Es tröstet dieses Evangelium aber nicht allein die armen Sünder, daß Christus solcher Hirte und König sei und solch Reich und Amt habe, daß er die irrenden Schäflein sucht, annimmt und trägt. Sondern es lehrt auch, wie wir uns gegen diesen Hirten verhalten und was wir tun sollen, damit wir wieder in das Reich Christi gebracht und seiner Gnade und Liebe teilhaftig und aus verirrten, verlorenen Schäflein liebe, angenehme Schäflein, aus Gottes Feinden Gottes Freunde werden. Wie diese Zöllner und Sünder tun, sollen wir uns Christus nahen, sein Evangelium fleißig und mit Ernst hören und lernen und uns daraus bessern. Denn das Hören des heiligen Evangeliums, oder wie es Paulus nennt, der Gehorsam des Glaubens, nimmt hinweg und tilgt die Sünde und alles, was auf die Sünde folgt, nämlich Gottes Zorn, den ewigen Tod und Verdammnis, macht, daß ein Sünder nicht mehr ein Sünder, Gottes Feind nicht mehr Gottes Feind, sondern gerecht, Gottes Freund und den lieben Engeln im Himmel eine Freude sei.

 

Damit macht dies Evangelium einen Unterschied zwischen den Sündern und begegnet allen, die sich "Evangelisch" rühmen, welche diese Gnade und lieblichen, tröstlichen Gleichnisse und Beispiele mißbrauchen und sagen: Christus hat die Sünder lieb, die Engel im Himmel freuen sich über einen Sünder, der Buße tut und vergessen doch die Buße, fahren in allerlei Sünden, Trotz und Mutwillen wider Gott und ihren Nächsten fort, ohne alle Furcht und Scheu, in großer schändlicher Sicherheit.

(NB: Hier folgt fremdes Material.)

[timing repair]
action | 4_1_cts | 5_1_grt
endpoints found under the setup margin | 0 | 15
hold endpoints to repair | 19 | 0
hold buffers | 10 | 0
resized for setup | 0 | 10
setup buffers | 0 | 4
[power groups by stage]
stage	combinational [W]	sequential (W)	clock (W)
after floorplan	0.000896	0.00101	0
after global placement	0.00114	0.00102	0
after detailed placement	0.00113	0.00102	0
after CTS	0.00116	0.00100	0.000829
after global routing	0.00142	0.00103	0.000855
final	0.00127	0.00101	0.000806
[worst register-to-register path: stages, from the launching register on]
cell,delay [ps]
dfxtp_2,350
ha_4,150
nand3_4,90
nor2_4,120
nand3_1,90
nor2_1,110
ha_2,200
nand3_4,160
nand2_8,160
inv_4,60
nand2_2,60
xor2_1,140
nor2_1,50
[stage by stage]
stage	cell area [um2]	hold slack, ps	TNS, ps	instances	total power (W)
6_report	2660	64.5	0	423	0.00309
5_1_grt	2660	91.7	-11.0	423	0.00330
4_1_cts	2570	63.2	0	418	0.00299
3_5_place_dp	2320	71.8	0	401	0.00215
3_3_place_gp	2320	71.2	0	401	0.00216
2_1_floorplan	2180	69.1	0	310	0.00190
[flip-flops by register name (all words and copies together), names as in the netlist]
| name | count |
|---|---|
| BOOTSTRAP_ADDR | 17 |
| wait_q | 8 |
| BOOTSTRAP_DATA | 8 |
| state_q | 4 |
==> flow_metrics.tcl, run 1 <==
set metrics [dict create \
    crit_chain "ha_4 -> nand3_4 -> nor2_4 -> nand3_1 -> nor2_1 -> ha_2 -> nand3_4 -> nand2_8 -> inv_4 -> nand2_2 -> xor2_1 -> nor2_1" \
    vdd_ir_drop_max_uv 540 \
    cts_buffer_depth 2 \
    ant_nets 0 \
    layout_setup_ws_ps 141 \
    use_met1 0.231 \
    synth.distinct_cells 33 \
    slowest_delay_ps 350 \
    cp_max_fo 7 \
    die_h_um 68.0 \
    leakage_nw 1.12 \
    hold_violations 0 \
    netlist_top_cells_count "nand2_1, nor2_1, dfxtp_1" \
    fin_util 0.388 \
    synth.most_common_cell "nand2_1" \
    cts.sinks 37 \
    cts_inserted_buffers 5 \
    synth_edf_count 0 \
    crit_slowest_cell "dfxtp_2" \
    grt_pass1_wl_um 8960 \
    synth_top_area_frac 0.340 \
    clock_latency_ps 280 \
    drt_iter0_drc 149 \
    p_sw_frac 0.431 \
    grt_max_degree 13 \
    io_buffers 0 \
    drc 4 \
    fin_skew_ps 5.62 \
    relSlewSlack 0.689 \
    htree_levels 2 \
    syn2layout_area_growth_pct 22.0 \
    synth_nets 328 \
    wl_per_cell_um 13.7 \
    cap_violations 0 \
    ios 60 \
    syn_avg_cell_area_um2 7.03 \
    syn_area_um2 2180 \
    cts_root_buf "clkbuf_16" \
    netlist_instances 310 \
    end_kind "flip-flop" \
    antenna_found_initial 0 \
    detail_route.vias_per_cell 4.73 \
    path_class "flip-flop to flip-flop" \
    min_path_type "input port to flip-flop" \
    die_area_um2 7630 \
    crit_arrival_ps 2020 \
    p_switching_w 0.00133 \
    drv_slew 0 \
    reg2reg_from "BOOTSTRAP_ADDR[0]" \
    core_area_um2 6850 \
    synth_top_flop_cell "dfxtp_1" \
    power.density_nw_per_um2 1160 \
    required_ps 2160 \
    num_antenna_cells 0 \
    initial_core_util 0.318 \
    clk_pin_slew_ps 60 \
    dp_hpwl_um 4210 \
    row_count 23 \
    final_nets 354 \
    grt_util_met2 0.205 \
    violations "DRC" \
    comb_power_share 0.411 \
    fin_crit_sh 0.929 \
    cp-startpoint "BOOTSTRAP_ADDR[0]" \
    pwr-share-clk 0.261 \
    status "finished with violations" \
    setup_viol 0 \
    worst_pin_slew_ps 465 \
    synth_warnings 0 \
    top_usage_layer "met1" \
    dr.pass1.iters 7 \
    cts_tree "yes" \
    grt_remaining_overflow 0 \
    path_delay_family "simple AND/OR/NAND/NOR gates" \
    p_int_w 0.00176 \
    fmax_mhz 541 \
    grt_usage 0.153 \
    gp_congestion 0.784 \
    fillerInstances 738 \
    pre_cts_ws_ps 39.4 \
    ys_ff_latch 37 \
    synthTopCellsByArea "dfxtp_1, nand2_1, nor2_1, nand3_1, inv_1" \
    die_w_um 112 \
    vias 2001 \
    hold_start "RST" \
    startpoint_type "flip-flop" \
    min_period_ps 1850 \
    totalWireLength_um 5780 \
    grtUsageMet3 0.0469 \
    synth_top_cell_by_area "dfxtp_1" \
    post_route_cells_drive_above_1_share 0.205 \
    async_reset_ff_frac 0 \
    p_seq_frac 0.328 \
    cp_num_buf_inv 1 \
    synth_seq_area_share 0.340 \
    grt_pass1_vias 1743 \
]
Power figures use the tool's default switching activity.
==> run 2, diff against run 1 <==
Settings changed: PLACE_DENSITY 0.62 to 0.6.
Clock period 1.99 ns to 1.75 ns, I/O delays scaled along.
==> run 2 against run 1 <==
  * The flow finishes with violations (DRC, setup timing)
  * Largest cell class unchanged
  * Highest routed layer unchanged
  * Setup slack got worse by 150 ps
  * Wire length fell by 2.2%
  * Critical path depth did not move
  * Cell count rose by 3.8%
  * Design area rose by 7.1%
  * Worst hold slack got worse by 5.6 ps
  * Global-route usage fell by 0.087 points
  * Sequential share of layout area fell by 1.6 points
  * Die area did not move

Sie sündigen nicht allein frei auf Gottes Gnade und Barmherzigkeit hin, sondern hassen und verfolgen auch dazu Gottes Wort und die Diener, welche solch Wort predigen, hören die Predigt nicht mit Ernst, haben keine herzliche Reue noch Leid über ihr gottloses Leben und große Sünde und Laster, haben aus dem Evangelium nichts mehr gelernt, als daß sie mit dem Munde sagen können: Unser Herrgott will die Sünder nicht verwerfen, Christus ist um der Sünder willen gekommen usw.

 

Von solchen Sündern redet dieses Evangelium nicht. Sie dürfen sich auch auf diesen Trost nicht berufen, sie wollten sich denn selbst betrügen und zu ihrem eigenen Schaden und Verderben heucheln, auf daß sie je länger je mehr in die Irre geraten und sich so tief in die Sünden vertiefen, bis daß sie dem Teufel ganz und gar ins Garn kommen und sich nicht mehr herausfinden können. Sondern es redet von den Sündern, die sich Christus nahen, damit sie ihn hören, das ist, die das Wort lernen, ihre Sünde bekennen, zu glauben und sich zu bessern anheben. Solche Sünder sind die rechten Schäflein, die vom Irrtum ablassen und sich von ihrem Hirten Christus finden lassen wollen, auch aus der Ursache Gottes Wort hören, daß sie sich daraus zu bessern gedenken. Über solche Sünder macht Christus ein Kreuz und spricht ihnen die tröstliche, fröhliche Absolution. Euch sind alle eure Sünden vergeben; ihr sollt wissen, daß euch Gott gnädig ist, nur daß ihr nicht daran zweifelt, sondern zuversichtlich und fest glaubet, es sei so, wie ich euch predige. Weil ihr mein Wort hört und an mich glaubt, so will ich euch auf meine Achseln nehmen und in die Kirche, ja in das Himmelreich tragen. Ich will, ja ich habe schon für euch genug getan, darum sollt ihr einen gnädigen Gott und Vater im Himmel haben.

 

Das sollen alle armen Sünder, die Gottes Wort gern hören und Christus als ihren Hirten, Heiland und König erkennen, gut erfassen und daraus Trost und Freude schöpfen und ihrer Sünden wegen nicht verzweifeln. Denn unser lieber Herr Jesus Christus nennt sich einen guten getreuen Hirten, und er ist es auch. Denn er hat sein Leben um solcher Sünder willen dahingegeben, auf daß er sie mit allen Freuden ins Himmelreich und ewige Leben trüge und führte.

 

Das heißt ja süß und lieblich gepredigt und Gottes Wort sehr gerühmt und gepriesen, als den einigen Schatz, der die Sünde und allen Jammer wegnimmt, der aus der Sünde folgt, als da ist Tod, Verdammnis, Teufel und die Hölle, daß wir nicht mehr Sünder und Feinde Gottes, sondern den lieben Engeln im Himmel und allen Heiligen auf Erden eine besondere Freude sind. Deshalb sollen wir es in allen Ehren und Würden halten, es gern und von Herzen hören, die, welche es predigen, lieb und wert halten, auf daß wir zu solcher seligen Frucht auch kommen und - aus der Irre und von aller Gefahr des leidigen Teufels frei und los ewig selig werden können. Das verleihe uns allen der liebe und getreue Hirte und Bischof unserer Seelen, unser lieber Herr Christus, durch den Heiligen Geist, Amen.